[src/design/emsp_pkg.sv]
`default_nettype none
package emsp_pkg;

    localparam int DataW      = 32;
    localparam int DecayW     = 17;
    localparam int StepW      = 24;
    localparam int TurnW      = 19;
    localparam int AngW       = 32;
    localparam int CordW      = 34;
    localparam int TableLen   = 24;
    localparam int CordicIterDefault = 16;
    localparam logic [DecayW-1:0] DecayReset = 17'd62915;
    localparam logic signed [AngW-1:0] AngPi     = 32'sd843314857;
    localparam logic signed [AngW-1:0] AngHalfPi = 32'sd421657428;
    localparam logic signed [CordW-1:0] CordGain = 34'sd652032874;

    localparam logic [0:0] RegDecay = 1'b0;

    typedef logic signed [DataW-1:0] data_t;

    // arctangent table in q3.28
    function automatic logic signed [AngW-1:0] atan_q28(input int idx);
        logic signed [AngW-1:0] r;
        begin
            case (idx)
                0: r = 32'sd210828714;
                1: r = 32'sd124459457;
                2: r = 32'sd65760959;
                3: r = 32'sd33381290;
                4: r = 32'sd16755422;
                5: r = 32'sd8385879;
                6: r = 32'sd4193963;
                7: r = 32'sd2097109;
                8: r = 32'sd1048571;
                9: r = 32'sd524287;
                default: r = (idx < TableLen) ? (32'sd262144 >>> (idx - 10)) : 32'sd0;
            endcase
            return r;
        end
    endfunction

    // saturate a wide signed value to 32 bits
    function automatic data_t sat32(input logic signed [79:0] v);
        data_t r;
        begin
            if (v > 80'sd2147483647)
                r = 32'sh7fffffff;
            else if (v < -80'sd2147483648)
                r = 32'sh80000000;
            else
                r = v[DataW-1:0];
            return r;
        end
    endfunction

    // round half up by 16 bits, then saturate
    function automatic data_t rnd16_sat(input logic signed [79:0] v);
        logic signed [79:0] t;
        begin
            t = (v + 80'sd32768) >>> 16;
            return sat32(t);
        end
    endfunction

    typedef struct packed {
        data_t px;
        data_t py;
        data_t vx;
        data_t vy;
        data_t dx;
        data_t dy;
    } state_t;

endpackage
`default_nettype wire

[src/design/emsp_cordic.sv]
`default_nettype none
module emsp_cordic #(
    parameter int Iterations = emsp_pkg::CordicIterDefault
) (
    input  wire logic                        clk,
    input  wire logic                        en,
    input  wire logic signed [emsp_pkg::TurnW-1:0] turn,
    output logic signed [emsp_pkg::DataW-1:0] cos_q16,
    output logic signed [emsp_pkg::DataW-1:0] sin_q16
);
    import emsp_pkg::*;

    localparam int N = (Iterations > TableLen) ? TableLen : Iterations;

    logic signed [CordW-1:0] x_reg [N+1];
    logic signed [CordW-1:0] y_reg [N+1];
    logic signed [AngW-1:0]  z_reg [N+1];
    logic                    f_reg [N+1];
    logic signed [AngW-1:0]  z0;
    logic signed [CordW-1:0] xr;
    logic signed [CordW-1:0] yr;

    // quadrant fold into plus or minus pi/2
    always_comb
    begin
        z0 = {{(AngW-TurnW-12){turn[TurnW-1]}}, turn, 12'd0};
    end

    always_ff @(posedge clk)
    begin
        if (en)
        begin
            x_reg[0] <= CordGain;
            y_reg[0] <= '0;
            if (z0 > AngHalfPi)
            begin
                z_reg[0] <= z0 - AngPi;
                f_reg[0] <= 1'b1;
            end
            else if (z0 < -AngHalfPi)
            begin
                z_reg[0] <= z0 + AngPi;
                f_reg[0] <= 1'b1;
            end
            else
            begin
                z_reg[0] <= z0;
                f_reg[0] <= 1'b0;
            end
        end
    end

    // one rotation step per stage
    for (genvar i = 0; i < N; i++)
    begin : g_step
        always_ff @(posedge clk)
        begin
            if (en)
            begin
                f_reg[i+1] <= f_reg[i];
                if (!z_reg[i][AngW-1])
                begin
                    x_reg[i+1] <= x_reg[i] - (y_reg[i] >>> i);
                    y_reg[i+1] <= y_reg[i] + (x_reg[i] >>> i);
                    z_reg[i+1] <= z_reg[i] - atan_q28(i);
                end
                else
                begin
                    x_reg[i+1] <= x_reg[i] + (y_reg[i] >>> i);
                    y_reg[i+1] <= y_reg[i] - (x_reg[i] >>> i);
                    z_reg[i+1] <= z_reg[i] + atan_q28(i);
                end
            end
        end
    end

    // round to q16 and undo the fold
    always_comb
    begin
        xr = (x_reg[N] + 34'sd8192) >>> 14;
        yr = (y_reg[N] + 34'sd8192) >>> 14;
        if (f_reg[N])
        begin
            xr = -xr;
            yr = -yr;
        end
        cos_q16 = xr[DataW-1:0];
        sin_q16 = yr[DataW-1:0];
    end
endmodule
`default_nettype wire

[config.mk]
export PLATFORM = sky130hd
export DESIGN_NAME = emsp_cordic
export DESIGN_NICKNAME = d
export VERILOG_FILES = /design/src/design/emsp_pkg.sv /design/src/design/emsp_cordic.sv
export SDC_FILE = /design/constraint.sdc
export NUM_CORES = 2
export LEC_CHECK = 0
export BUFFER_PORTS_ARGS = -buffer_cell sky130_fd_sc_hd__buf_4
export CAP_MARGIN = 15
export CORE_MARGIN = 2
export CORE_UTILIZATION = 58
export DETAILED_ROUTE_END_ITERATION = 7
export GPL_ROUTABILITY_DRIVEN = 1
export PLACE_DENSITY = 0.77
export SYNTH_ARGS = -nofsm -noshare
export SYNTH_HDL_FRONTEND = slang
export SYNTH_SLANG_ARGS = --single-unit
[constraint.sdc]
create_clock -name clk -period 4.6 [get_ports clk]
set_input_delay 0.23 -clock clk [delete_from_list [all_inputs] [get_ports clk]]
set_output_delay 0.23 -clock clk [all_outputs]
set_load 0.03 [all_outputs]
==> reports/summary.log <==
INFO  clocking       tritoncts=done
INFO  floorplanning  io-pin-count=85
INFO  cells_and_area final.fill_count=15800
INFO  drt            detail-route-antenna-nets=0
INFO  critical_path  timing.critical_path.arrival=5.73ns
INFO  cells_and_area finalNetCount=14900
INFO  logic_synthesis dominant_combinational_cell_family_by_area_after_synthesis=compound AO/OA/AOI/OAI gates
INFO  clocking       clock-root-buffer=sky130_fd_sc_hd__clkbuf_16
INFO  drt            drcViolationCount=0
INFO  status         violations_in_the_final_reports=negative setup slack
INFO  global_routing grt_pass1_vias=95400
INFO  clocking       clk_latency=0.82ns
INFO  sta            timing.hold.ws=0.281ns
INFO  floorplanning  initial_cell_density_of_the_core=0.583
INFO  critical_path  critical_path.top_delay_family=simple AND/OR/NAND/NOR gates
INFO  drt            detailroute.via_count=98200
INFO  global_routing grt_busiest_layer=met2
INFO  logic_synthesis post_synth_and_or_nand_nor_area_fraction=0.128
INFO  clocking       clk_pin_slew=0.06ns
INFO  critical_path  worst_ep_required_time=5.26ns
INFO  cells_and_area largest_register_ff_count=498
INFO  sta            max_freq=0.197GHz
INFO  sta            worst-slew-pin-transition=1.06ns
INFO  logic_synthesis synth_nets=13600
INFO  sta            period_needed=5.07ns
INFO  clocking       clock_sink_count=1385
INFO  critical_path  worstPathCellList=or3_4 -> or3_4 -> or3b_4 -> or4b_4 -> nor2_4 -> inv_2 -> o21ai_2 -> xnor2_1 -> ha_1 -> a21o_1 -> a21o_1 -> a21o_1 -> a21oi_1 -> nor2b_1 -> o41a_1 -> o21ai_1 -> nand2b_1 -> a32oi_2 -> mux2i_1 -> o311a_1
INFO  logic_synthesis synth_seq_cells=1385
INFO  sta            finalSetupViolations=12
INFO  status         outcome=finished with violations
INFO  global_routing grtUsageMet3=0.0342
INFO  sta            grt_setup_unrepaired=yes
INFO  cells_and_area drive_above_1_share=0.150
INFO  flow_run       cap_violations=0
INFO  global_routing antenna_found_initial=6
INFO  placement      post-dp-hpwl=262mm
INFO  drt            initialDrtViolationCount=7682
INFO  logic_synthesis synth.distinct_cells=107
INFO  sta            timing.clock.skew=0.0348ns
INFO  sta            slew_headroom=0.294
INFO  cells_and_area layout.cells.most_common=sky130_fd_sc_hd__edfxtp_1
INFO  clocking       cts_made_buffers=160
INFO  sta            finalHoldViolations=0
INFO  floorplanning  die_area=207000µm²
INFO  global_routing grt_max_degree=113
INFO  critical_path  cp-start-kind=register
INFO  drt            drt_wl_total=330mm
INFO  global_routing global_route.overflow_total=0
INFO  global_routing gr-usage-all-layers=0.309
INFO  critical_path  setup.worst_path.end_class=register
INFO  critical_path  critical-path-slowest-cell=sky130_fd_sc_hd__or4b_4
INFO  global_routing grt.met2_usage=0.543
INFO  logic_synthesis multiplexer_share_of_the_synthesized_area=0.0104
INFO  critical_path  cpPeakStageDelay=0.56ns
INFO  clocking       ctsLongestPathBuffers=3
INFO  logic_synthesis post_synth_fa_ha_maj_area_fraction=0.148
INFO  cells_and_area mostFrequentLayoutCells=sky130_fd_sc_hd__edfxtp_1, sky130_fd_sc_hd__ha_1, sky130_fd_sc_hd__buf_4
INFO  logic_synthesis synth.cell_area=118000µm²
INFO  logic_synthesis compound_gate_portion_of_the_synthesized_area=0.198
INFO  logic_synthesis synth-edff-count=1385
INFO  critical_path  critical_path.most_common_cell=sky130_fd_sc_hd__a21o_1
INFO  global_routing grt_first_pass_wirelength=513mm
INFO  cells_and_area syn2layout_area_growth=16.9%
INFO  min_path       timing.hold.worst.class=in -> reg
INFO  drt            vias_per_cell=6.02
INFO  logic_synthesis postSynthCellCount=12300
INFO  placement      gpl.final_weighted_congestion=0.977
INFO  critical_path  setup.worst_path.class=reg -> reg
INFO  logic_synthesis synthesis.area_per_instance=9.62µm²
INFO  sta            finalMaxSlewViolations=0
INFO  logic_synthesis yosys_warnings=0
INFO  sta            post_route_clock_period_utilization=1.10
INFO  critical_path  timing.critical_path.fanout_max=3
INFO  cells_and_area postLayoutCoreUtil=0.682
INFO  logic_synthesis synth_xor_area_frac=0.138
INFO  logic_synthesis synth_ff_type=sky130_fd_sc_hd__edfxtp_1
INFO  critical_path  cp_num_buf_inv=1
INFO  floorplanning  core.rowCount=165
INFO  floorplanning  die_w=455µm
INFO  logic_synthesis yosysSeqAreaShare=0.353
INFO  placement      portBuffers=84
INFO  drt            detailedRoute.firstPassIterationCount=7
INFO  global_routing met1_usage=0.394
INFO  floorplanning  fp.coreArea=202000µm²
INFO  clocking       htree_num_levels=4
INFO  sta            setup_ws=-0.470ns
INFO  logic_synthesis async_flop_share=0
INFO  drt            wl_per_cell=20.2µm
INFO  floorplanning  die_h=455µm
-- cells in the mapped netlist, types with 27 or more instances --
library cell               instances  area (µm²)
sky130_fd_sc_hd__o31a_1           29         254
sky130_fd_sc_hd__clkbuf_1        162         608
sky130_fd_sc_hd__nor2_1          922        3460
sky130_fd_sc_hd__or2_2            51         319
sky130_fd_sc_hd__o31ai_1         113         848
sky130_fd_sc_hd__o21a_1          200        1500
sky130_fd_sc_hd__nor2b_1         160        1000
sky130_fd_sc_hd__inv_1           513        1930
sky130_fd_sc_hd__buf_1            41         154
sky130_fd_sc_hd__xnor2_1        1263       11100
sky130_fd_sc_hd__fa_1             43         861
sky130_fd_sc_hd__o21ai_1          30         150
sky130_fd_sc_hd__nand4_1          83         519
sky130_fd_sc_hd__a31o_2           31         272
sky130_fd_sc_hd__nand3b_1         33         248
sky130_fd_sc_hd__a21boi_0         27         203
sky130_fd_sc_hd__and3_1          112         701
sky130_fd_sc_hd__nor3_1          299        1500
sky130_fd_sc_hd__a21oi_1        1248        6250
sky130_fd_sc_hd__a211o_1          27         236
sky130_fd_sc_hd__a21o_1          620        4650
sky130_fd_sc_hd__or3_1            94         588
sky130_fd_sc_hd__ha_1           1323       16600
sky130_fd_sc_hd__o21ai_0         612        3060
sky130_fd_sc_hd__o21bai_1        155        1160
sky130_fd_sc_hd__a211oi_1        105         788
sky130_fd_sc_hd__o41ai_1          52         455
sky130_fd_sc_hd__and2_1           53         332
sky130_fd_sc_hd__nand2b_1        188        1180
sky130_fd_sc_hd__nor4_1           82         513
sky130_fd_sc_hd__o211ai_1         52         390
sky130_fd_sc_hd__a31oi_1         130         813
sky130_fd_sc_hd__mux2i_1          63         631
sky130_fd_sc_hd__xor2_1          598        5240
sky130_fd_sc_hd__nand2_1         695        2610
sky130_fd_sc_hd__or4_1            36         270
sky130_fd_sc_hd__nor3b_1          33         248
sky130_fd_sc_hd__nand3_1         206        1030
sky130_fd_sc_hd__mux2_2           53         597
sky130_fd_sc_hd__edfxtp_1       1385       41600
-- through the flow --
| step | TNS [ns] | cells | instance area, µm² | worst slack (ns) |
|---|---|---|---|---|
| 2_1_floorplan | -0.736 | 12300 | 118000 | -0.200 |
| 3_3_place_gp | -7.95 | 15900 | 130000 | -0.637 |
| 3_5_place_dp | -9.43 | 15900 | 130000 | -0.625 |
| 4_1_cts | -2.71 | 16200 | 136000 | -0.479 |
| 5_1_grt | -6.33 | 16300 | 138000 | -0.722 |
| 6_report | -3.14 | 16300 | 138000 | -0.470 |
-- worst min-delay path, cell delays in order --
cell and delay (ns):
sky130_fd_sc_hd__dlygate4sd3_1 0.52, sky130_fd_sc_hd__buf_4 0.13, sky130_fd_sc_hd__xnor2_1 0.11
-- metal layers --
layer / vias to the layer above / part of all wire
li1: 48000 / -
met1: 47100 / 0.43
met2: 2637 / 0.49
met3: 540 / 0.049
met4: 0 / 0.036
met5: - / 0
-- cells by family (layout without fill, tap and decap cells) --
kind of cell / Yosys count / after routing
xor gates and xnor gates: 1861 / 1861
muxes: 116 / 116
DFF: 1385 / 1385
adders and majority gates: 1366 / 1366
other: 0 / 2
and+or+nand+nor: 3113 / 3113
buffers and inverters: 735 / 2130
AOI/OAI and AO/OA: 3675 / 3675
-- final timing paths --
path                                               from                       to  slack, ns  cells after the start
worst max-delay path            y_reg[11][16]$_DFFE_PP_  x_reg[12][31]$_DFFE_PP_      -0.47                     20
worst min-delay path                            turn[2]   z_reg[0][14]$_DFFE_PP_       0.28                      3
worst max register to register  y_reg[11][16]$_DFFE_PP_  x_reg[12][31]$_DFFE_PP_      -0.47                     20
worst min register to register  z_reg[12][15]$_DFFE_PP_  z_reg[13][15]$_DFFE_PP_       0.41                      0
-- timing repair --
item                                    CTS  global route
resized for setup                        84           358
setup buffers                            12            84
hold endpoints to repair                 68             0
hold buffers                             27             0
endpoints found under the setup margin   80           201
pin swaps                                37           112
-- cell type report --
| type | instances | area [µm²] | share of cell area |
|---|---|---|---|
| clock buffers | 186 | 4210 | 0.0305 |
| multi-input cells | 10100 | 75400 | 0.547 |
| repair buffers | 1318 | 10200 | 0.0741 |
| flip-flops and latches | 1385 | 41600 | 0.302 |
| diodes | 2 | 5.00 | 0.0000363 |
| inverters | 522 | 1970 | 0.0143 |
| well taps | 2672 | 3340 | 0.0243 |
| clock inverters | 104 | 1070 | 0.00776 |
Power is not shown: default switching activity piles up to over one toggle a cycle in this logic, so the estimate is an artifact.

**YOUR GOAL:**
Please print verbatim each line from the first line of the entries above to the line that contains "8: r = 32'sd1048571;", inclusive, and nothing more.

**ANSWER BELOW:**
[src/design/emsp_pkg.sv]
`default_nettype none
package emsp_pkg;

    localparam int DataW      = 32;
    localparam int DecayW     = 17;
    localparam int StepW      = 24;
    localparam int TurnW      = 19;
    localparam int AngW       = 32;
    localparam int CordW      = 34;
    localparam int TableLen   = 24;
    localparam int CordicIterDefault = 16;
    localparam logic [DecayW-1:0] DecayReset = 17'd62915;
    localparam logic signed [AngW-1:0] AngPi     = 32'sd843314857;
    localparam logic signed [AngW-1:0] AngHalfPi = 32'sd421657428;
    localparam logic signed [CordW-1:0] CordGain = 34'sd652032874;

    localparam logic [0:0] RegDecay = 1'b0;

    typedef logic signed [DataW-1:0] data_t;

    // arctangent table in q3.28
    function automatic logic signed [AngW-1:0] atan_q28(input int idx);
        logic signed [AngW-1:0] r;
        begin
            case (idx)
                0: r = 32'sd210828714;
                1: r = 32'sd124459457;
                2: r = 32'sd65760959;
                3: r = 32'sd33381290;
                4: r = 32'sd16755422;
                5: r = 32'sd8385879;
                6: r = 32'sd4193963;
                7: r = 32'sd2097109;
                8: r = 32'sd1048571;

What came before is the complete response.